We have friends who are honorary family members and Jessica (Lynley’s best friend) has been an honorary Farris the longest. As many of you know, she and Lyn have been best friends since they were 3, so Jess basically grew up with The Christmas Game too.

During the game, there are Santa cards that help you out, Scrooge cards that are a humbug because something bad most likely will happen and reindeer cards (which are my favorite) where you have to roll the dice to find out if something good or bad is coming your way.

We had to play in pairs which is not the normal way of playing and I think how people got paired up might not have the best mix for a “friendly” game…but it’s the holidays, a time when anything goes! Let me ask you this, have years of being friends made Lynley and Jess competative…you decide.

And the winners were….

Cheers to Springfield Style and the Christmas Game– long may you be a Farris Family tradition!

 

 

The Dinner before Christmas Eve….Noodles, Old Maids and some Whiskey

Mom, Dad, and Lynley showed up at our house a couple days before Christmas, which was great because it gave us more time to cook together. Our first official Farris Family cooking experience of holiday 2011 involved mashed potatoes, grandma’s noodles, brussel sprouts with garlic tempeh, carrots and Blueberry Hill chicken. The Blueberry Hill cookbook is becoming on of my personal favorites and even though I don’t eat chicken much anymore, I was excited for dad to cook one of the inn’s most popular recipes.

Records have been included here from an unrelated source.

--- src/rtl/smc_pkg.sv ---
package smc_pkg;

    typedef enum logic [1:0] {
        M_SHUT = 2'd0,
        M_IDLE = 2'd1,
        M_STBY = 2'd2,
        M_ACT  = 2'd3
    } smc_mode_e;

    typedef enum logic [1:0] {
        PH_ADDR = 2'd0,
        PH_CMD  = 2'd1,
        PH_DATA = 2'd2
    } smc_phase_e;

    typedef enum logic [3:0] {
        CL_NONE  = 4'd0,
        CL_RD    = 4'd1,
        CL_RDCUR = 4'd2,
        CL_WR    = 4'd3,
        CL_WEN   = 4'd4,
        CL_WDIS  = 4'd5,
        CL_RSTAT = 4'd6,
        CL_WSTAT = 4'd7,
        CL_CLR   = 4'd8,
        CL_FILL  = 4'd9
    } smc_cls_e;

    localparam logic [7:0] OP_RD    = 8'h03;
    localparam logic [7:0] OP_RDCUR = 8'h06;
    localparam logic [7:0] OP_WR    = 8'h6C;
    localparam logic [7:0] OP_WEN   = 8'h96;
    localparam logic [7:0] OP_WDIS  = 8'h91;
    localparam logic [7:0] OP_RSTAT = 8'h05;
    localparam logic [7:0] OP_WSTAT = 8'h6E;
    localparam logic [7:0] OP_CLR   = 8'h6D;
    localparam logic [7:0] OP_FILL  = 8'h67;

    typedef struct packed {
        smc_mode_e  mode;
        smc_phase_e phase;
        smc_cls_e   cls;
        logic [1:0] dcnt;
        logic       pend;
        logic       cmd_ok;
        logic       wr_go;
    } smc_state_t;

endpackage

--- src/rtl/smc_line_mon.sv ---
module smc_line_mon #(
    parameter int STBY_CYC = 600
) (
    input  logic clk,
    input  logic rst_n,
    input  logic line_i,
    output logic rise_o,
    output logic fall_o,
    output logic stby_o
);
    localparam int CW = $clog2(STBY_CYC + 1);
    localparam logic [CW-1:0] LAST = CW'(STBY_CYC - 1);
    localparam logic [CW-1:0] TOP  = CW'(STBY_CYC);

    logic          line_q, line_d;
    logic [CW-1:0] hi_q, hi_d;

    always_comb begin
        line_d = line_i;
        if (!line_i)
            hi_d = '0;
        else if (hi_q != TOP)
            hi_d = hi_q + 1'b1;
        else
            hi_d = hi_q;
    end

    assign rise_o = line_i & ~line_q;
    assign fall_o = ~line_i & line_q;
    assign stby_o = line_i && (hi_q == LAST);

    always_ff @(posedge clk or negedge rst_n) begin
        if (!rst_n) begin
            line_q <= 1'b0;
            hi_q   <= '0;
        end else begin
            line_q <= line_d;
            hi_q   <= hi_d;
        end
    end

    // a standby pulse needs the line high on the previous sample too
    p_pulse_needs_high_r3: assert property (@(posedge clk) disable iff (!rst_n)
        (stby_o && STBY_CYC > 1) |-> line_q);
endmodule

--- src/rtl/smc_cmd_judge.sv ---
module smc_cmd_judge
    import smc_pkg::*;
(
    input  logic [7:0] code_i,
    input  logic       wip_i,
    output smc_cls_e   cls_o,
    output logic       accept_o
);
    logic busy_block;

    always_comb begin
        unique case (code_i)
            OP_RD:    cls_o = CL_RD;
            OP_RDCUR: cls_o = CL_RDCUR;
            OP_WR:    cls_o = CL_WR;
            OP_WEN:   cls_o = CL_WEN;
            OP_WDIS:  cls_o = CL_WDIS;
            OP_RSTAT: cls_o = CL_RSTAT;
            OP_WSTAT: cls_o = CL_WSTAT;
            OP_CLR:   cls_o = CL_CLR;
            OP_FILL:  cls_o = CL_FILL;
            default:  cls_o = CL_NONE;
        endcase
        busy_block = wip_i && !(cls_o inside {CL_WEN, CL_WDIS, CL_RSTAT});
        accept_o   = (cls_o != CL_NONE) && !busy_block;
    end
endmodule

--- src/rtl/smc_mode_ctrl.sv ---
module smc_mode_ctrl
    import smc_pkg::*;
#(
    parameter logic [7:0] DEV_ADDR = 8'hA0,
    parameter int         STBY_CYC = 600
) (
    input  logic       clk,
    input  logic       rst_n,
    input  logic       line_i,
    input  logic       byte_vld_i,
    input  logic [7:0] byte_i,
    input  logic       ack_vld_i,
    input  logic       ack_mak_i,
    input  logic       edge_miss_i,
    input  logic       wip_i,
    input  logic       wr_ok_i,
    output logic [1:0] mode_o,
    output logic       cmd_valid_o,
    output logic       wr_start_o
);
    smc_state_t st_q, st_d;
    logic       rise, fall, stby;
    smc_cls_e   jcls;
    logic       jok;

    smc_line_mon #(.STBY_CYC(STBY_CYC)) line_mon_i (
        .clk(clk), .rst_n(rst_n), .line_i(line_i),
        .rise_o(rise), .fall_o(fall), .stby_o(stby)
    );

    smc_cmd_judge judge_i (
        .code_i(byte_i), .wip_i(wip_i), .cls_o(jcls), .accept_o(jok)
    );

    always_comb begin
        st_d       = st_q;
        st_d.wr_go = 1'b0;
        if (stby && st_q.mode != M_SHUT) begin
            st_d.mode   = M_STBY;
            st_d.cmd_ok = 1'b0;
            st_d.pend   = 1'b0;
        end else begin
            unique case (st_q.mode)
                M_SHUT: if (rise) st_d.mode = M_IDLE;
                M_IDLE: ;
                M_STBY: if (fall) begin
                    st_d.mode   = M_ACT;
                    st_d.phase  = PH_ADDR;
                    st_d.cls    = CL_NONE;
                    st_d.dcnt   = '0;
                    st_d.pend   = 1'b0;
                    st_d.cmd_ok = 1'b0;
                end
                M_ACT: begin
                    if (edge_miss_i
                        || (byte_vld_i && st_q.pend)
                        || (ack_vld_i && !st_q.pend)) begin
                        st_d.mode = M_IDLE;
                    end else if (byte_vld_i) begin
                        st_d.pend = 1'b1;
                        unique case (st_q.phase)
                            PH_ADDR: if (byte_i != DEV_ADDR) st_d.mode = M_IDLE;
                            PH_CMD: begin
                                if (jok) begin
                                    st_d.cls    = jcls;
                                    st_d.cmd_ok = 1'b1;
                                end else begin
                                    st_d.mode = M_IDLE;
                                end
                            end
                            default: if (st_q.dcnt != 2'd3) st_d.dcnt = st_q.dcnt + 1'b1;
                        endcase
                    end else if (ack_vld_i) begin
                        st_d.pend = 1'b0;
                        if (!ack_mak_i) st_d.mode = M_STBY;
                        unique case (st_q.phase)
                            PH_ADDR: if (ack_mak_i) st_d.phase = PH_CMD;
                            PH_CMD: begin
                                if (st_q.cls inside {CL_WEN, CL_WDIS, CL_FILL, CL_CLR}) begin
                                    if (ack_mak_i) st_d.mode = M_IDLE;
                                    else st_d.wr_go = wr_ok_i && (st_q.cls inside {CL_FILL, CL_CLR});
                                end else if (ack_mak_i) begin
                                    st_d.phase = PH_DATA;
                                end
                            end
                            default: begin
                                if (st_q.cls == CL_WSTAT) begin
                                    if (ack_mak_i) st_d.mode = M_IDLE;
                                    else st_d.wr_go = wr_ok_i;
                                end else if (st_q.cls == CL_WR && !ack_mak_i) begin
                                    st_d.wr_go = wr_ok_i && (st_q.dcnt >= 2'd2);
                                end
                            end
                        endcase
                    end
                end
                default: st_d.mode = M_SHUT;
            endcase
        end
        if (st_d.mode != M_ACT) st_d.cmd_ok = 1'b0;
    end

    always_ff @(posedge clk or negedge rst_n) begin
        if (!rst_n) begin
            st_q <= '{mode: M_SHUT, phase: PH_ADDR, cls: CL_NONE,
                      dcnt: 2'd0, pend: 1'b0, cmd_ok: 1'b0, wr_go: 1'b0};
        end else begin
            st_q <= st_d;
        end
    end

    assign mode_o      = st_q.mode;
    assign cmd_valid_o = st_q.cmd_ok;
    assign wr_start_o  = st_q.wr_go;

    // write start only together with standby, and one cycle long
    p_wr_in_stby_r11: assert property (@(posedge clk) disable iff (!rst_n)
        wr_start_o |-> (mode_o == M_STBY));
    p_wr_one_cycle_r11: assert property (@(posedge clk) disable iff (!rst_n)
        wr_start_o |=> !wr_start_o);
    // shutdown is left only towards idle
    p_shut_exit_r2: assert property (@(posedge clk) disable iff (!rst_n)
        ($past(mode_o) == M_SHUT && mode_o != M_SHUT) |-> (mode_o == M_IDLE));
    // idle is left only towards standby
    p_idle_exit_r4: assert property (@(posedge clk) disable iff (!rst_n)
        ($past(mode_o) == M_IDLE && mode_o != M_IDLE) |-> (mode_o == M_STBY));
    // active is entered only from standby
    p_act_entry_r5: assert property (@(posedge clk) disable iff (!rst_n)
        ($past(mode_o) != M_ACT && mode_o == M_ACT) |-> ($past(mode_o) == M_STBY));
    // a valid command flag exists only while active
    p_cmd_in_act_r7: assert property (@(posedge clk) disable iff (!rst_n)
        cmd_valid_o |-> (mode_o == M_ACT));
endmodule

--- config.mk ---
export PLATFORM = sky130hd
export DESIGN_NAME = smc_mode_ctrl
export DESIGN_NICKNAME = d
export VERILOG_FILES = /design/src/rtl/smc_pkg.sv /design/src/rtl/smc_line_mon.sv /design/src/rtl/smc_cmd_judge.sv /design/src/rtl/smc_mode_ctrl.sv
export SDC_FILE = /design/constraint.sdc
export NUM_CORES = 1
export LEC_CHECK = 0
export BUFFER_PORTS_ARGS = -buffer_cell sky130_fd_sc_hd__buf_4
export CAP_MARGIN = 20
export CORE_ASPECT_RATIO = 0.5
export CORE_MARGIN = 4
export CORE_UTILIZATION = 45
export DETAILED_ROUTE_END_ITERATION = 12
export PLACE_DENSITY = 0.65
export RECOVER_POWER = 25
export SYNTH_ARGS = -nofsm -noshare
export SYNTH_HDL_FRONTEND = slang
export SYNTH_SLANG_ARGS = --single-unit
--- constraint.sdc ---
create_clock -name clk -period 5.6 [get_ports clk]
set_input_delay 1.12 -clock clk [delete_from_list [all_inputs] [get_ports clk]]
set_output_delay 1.12 -clock clk [all_outputs]
set_load 0.005 [all_outputs]
==> results of run 1 <==
## worst max-delay path, cell delays in order
cell and delay [ns]:
sky130_fd_sc_hd__buf_4 0.13, sky130_fd_sc_hd__nor2b_1 0.13, sky130_fd_sc_hd__a2111oi_2 0.81, sky130_fd_sc_hd__o31ai_1 0.25, sky130_fd_sc_hd__a221oi_1 0.37, sky130_fd_sc_hd__o31a_1 0.17
## cell families (layout without fill, tap and decap cells)
group | Yosys count | count (layout) | synth area share [%]
compound gates | 39 | 39 | 15.3
simple gates | 97 | 97 | 32.6
buf+inv | 17 | 32 | 4.41
flops | 24 | 24 | 34.1
mux | 10 | 10 | 5.76
fa+ha+maj | 4 | 4 | 2.84
xor+xnor | 10 | 10 | 4.98
## layer usage
layer	track usage, %	part of all wire (%)	routed length [µm]
met1	25.0	48	1880
met2	26.7	46	1790
met5	0	0	0
met3	3.44	4.9	191
met4	2.09	0.36	14
## placed cells by master (no fill, tap or decap), types with 6 or more instances in the layout
cell type                  n
sky130_fd_sc_hd__buf_4    19
sky130_fd_sc_hd__a21oi_1   9
sky130_fd_sc_hd__nand2_1  20
sky130_fd_sc_hd__xnor2_1   8
sky130_fd_sc_hd__nand3_1  11
sky130_fd_sc_hd__nor2b_1  13
sky130_fd_sc_hd__dfrtp_1  24
sky130_fd_sc_hd__nor2_1    9
sky130_fd_sc_hd__inv_1     8
sky130_fd_sc_hd__and3_1    7
sky130_fd_sc_hd__mux2i_1   9
sky130_fd_sc_hd__and2_1    6
## cell type report
cell class              count  area share [%]
well taps                  51            3.20
flip-flops and latches     24            30.1
clock inverters             1            1.51
clock buffers               3            2.07
multi-input cells         160            54.3
repair buffers             20            7.34
inverters                   8            1.51
## power groups by stage
stage | clock [mW] | sequential [mW] | combinational, mW
floorplan | 0 | 0.181 | 0.0210
global placement | 0 | 0.182 | 0.0409
detailed placement | 0 | 0.182 | 0.0411
CTS | 0.158 | 0.178 | 0.0413
global route | 0.165 | 0.179 | 0.0457
finish | 0.151 | 0.178 | 0.0407
## flip-flops by register name (all words and copies together), names as in the netlist
name               count
line_mon_i.hi_q       10
cmd_valid_o            1
line_mon_i.line_q      1
st_q                   9
mode_o                 2
wr_start_o             1
## worst paths after layout
kind                                                startpoint  slack [ns]                             end
worst max-delay path                                 ack_vld_i        2.81         cmd_valid_o$_DFFE_PN0P_
worst min-delay path                       st_q[5]$_DFFE_PN0P_        0.55             st_q[5]$_DFFE_PN0P_
worst max register to register  line_mon_i.hi_q[0]$_DFFE_PN0P_        3.22         cmd_valid_o$_DFFE_PN0P_
worst min register to register             st_q[5]$_DFFE_PN0P_        0.55             st_q[5]$_DFFE_PN0P_
max in group asynchronous                                rst_n        3.70             st_q[2]$_DFFE_PN0P_
min in group asynchronous                                rst_n        1.12  line_mon_i.hi_q[3]$_DFFE_PN0P_
## per-stage QoR
step                power, mW  instances  worst slack [ns]  instance area [µm²]
finish                  0.371        267              2.81                 1990
global route            0.390        267              2.55                 1990
CTS                     0.377        267              2.85                 2000
detailed placement      0.223        263              2.56                 1930
global placement        0.223        263              2.60                 1930
floorplan               0.202        201              3.05                 1760
==> out/qor.tcl, run 1 <==
set qor(top_ff_cell_synth) {sky130_fd_sc_hd__dfrtp_1}
set qor(floorplan.initialDensity_pct) 49.1
set qor(number_of_optimization_iterations_in_the_first_detailed_route_pass) 4
set qor(number_of_nets_with_antenna_violations_after_detailed_routing) 0
set qor(cellInternalPower_mw) 0.289
set qor(cts_tree) {done}
set qor(fill_cells) 326
set qor(p_leak_nw) 0.816
set qor(power.share.clock_pct) 40.9
set qor(synth_area_um2) 1760
set qor(port-buffer-count) 20
set qor(finalWirelength_mm) 3.88
set qor(clock-root-buffer) {sky130_fd_sc_hd__clkbuf_8}
set qor(multiInputGateArea_um2) 1080
set qor(num-nets-final) 238
set qor(floorplan.io_pins) 21
set qor(maxSlewViolCount) 0
set qor(timing.critical_path.required_ns) 5.81
set qor(cts_num_sinks) 24
set qor(floorplan.rows) 15
set qor(holdCritPathClass) {register to register}
set qor(finalWorstPathRequiredPeriod_ns) 2.79
set qor(layout.area.seq_um2) 601
set qor(timing.max_slew.rel_slack_pct) 12.5
set qor(antenna_violations_before_repair) 0
set qor(setup_viol) 0
set qor(worstSetupEndpointType) {register}
set qor(fraction_of_the_cycle_the_final_worst_path_needs_pct) 49.8
set qor(rsz0062_at_grt) {no}
set qor(comb_power_share_pct) 11.0
set qor(synth_fp_nets) 222
set qor(crit_arrival_ns) 3.00
set qor(slew_at_the_pin_with_the_worst_max_slew_slack_ns) 1.31
set qor(timing.fmax_ghz) 0.359
set qor(cts_setup_buffers) 0
set qor(antenna-diode-count) 0
set qor(post_synth_edffs) 0
set qor(grt_start_max_net_pins) 25
set qor(global_route.usage.total_pct) 17.1
set qor(timing.reg2reg.worst_path_depth) 7
set qor(peakVddDrop_uv) 146
set qor(timing.setup.critical_path_class) {primary input to register}
set qor(power_frac_seq_pct) 48.1
set qor(post_cts_hold_buffer_count) 0
set qor(drc) 0
set qor(vias_per_cell) 5.57
set qor(power_switching_mw) 0.0815
set qor(netlist-cell-type-count) 50
set qor(synth_common_cells) {sky130_fd_sc_hd__dfrtp_1, sky130_fd_sc_hd__nand2_1, sky130_fd_sc_hd__nor2b_1}
set qor(iter_0_drt_violations) 116
set qor(ctsHtreeMaxLevel) 1
set qor(fraction_of_the_yosys_area_taken_by_sequential_cells_pct) 34.1
set qor(grt_pass1_wl_mm) 6.73
set qor(die_y_um) 52.2
set qor(die_area_um2) 5040
set qor(hold_violations) 0
set qor(final_util_pct) 55.6
set qor(hpwlAfterDp_mm) 2.98
set qor(timing.critical_path.fanout_max) 11
set qor(sort_of_element_at_the_start_of_the_critical_path) {primary input}
set qor(postSynthCellCount) 201
set qor(area_growth_pct) 13.3
set qor(synth_top_area_share_pct) 34.1
set qor(main_area_contributors_after_synthesis) {sky130_fd_sc_hd__dfrtp_1, sky130_fd_sc_hd__mux2i_1, sky130_fd_sc_hd__nor2b_1, sky130_fd_sc_hd__nand2_1, sky130_fd_sc_hd__xnor2_1}
set qor(worst_skew_pair.late_latency_ns) 0.27
set qor(yosysMostFrequentCell) {sky130_fd_sc_hd__dfrtp_1}
set qor(route.detailed.wl_per_inst_um) 14.5
set qor(run_status) {complete, no violations}
set qor(cellPowerDensity_nw_per_um2) 186
set qor(die_w_um) 96.5
set qor(drive_gt1_share_pct) 15.7
set qor(clock_pin_slew_reported_for_the_worst_setup_and_hold_paths_after_clock_tree_synthesis_ns) 0.09
set qor(detailroute.via_count) 1487
set qor(max-clock-path-buffers) 2
set qor(synth.ff_latch_count) 24
set qor(fp.coreArea_um2) 3580
set qor(setup-tns-final_ns) 0
set qor(syn_area_per_cell_um2) 8.76
set qor(total_gr_overflow) 0
set qor(fin_skew_ns) 0.00764
set qor(count_of_instances_resized_after_the_clock_tree_is_built) 0
set qor(synth-async-reset-ratio_pct) 100
set qor(synth_largest_area_cell) {sky130_fd_sc_hd__dfrtp_1}
set qor(hold_path_depth) 2
set qor(netSwitchingFraction_pct) 22.0
set qor(routabilityCongestion) 0.851
set qor(via_count_of_the_first_global_routing_pass) 1374
set qor(final.hold.worst_slack_ns) 0.555
set qor(yosysWarningCount) 0
set qor(timing.max_cap.violations) 0
set qor(numCtsBuffers) 3
(Power assumes the default switching activity.)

Mom watching the cooking action.

 

Lynley knitting, observing and suppling the tunes.

 

Grandma's noodles cooking away in veggie broth. I make them huge, more like dumplings, but that's the way I like them and it's my house!

 

Mom cut all the potatoes and carrots. Good job mom!

 

Lightly pan frying the chicken.

 

Dad was in charge of the chicken.

 

My garlic tempeh brussel sprouts with some of dad's left over raw onion.

 

I’m not going to lie to you, but while the chicken baked for 30 or so minutes so drinking happened…

 And then some singing and dancing occurred – to this song in particular….

John came home from a long busy day at work to find us acting crazy in the kitchen, so he had to join in.

The potatoes were mashed and we were ready to eat.

Dinner with Blueberry HIll wine and chicken b with purple gravy!

 

Dinner with brussel sprouts and garlic tempeh

After dinner we played Old Maid– oh yes we did. If you haven’t played Old Maid since you were a kid, give it a try. It’s way more fun than you remember and  you can sort of strategize in really silly ways.

My hand.

Dad and Lynley at the bitter end…the crazy camera work only lasts for a few seconds.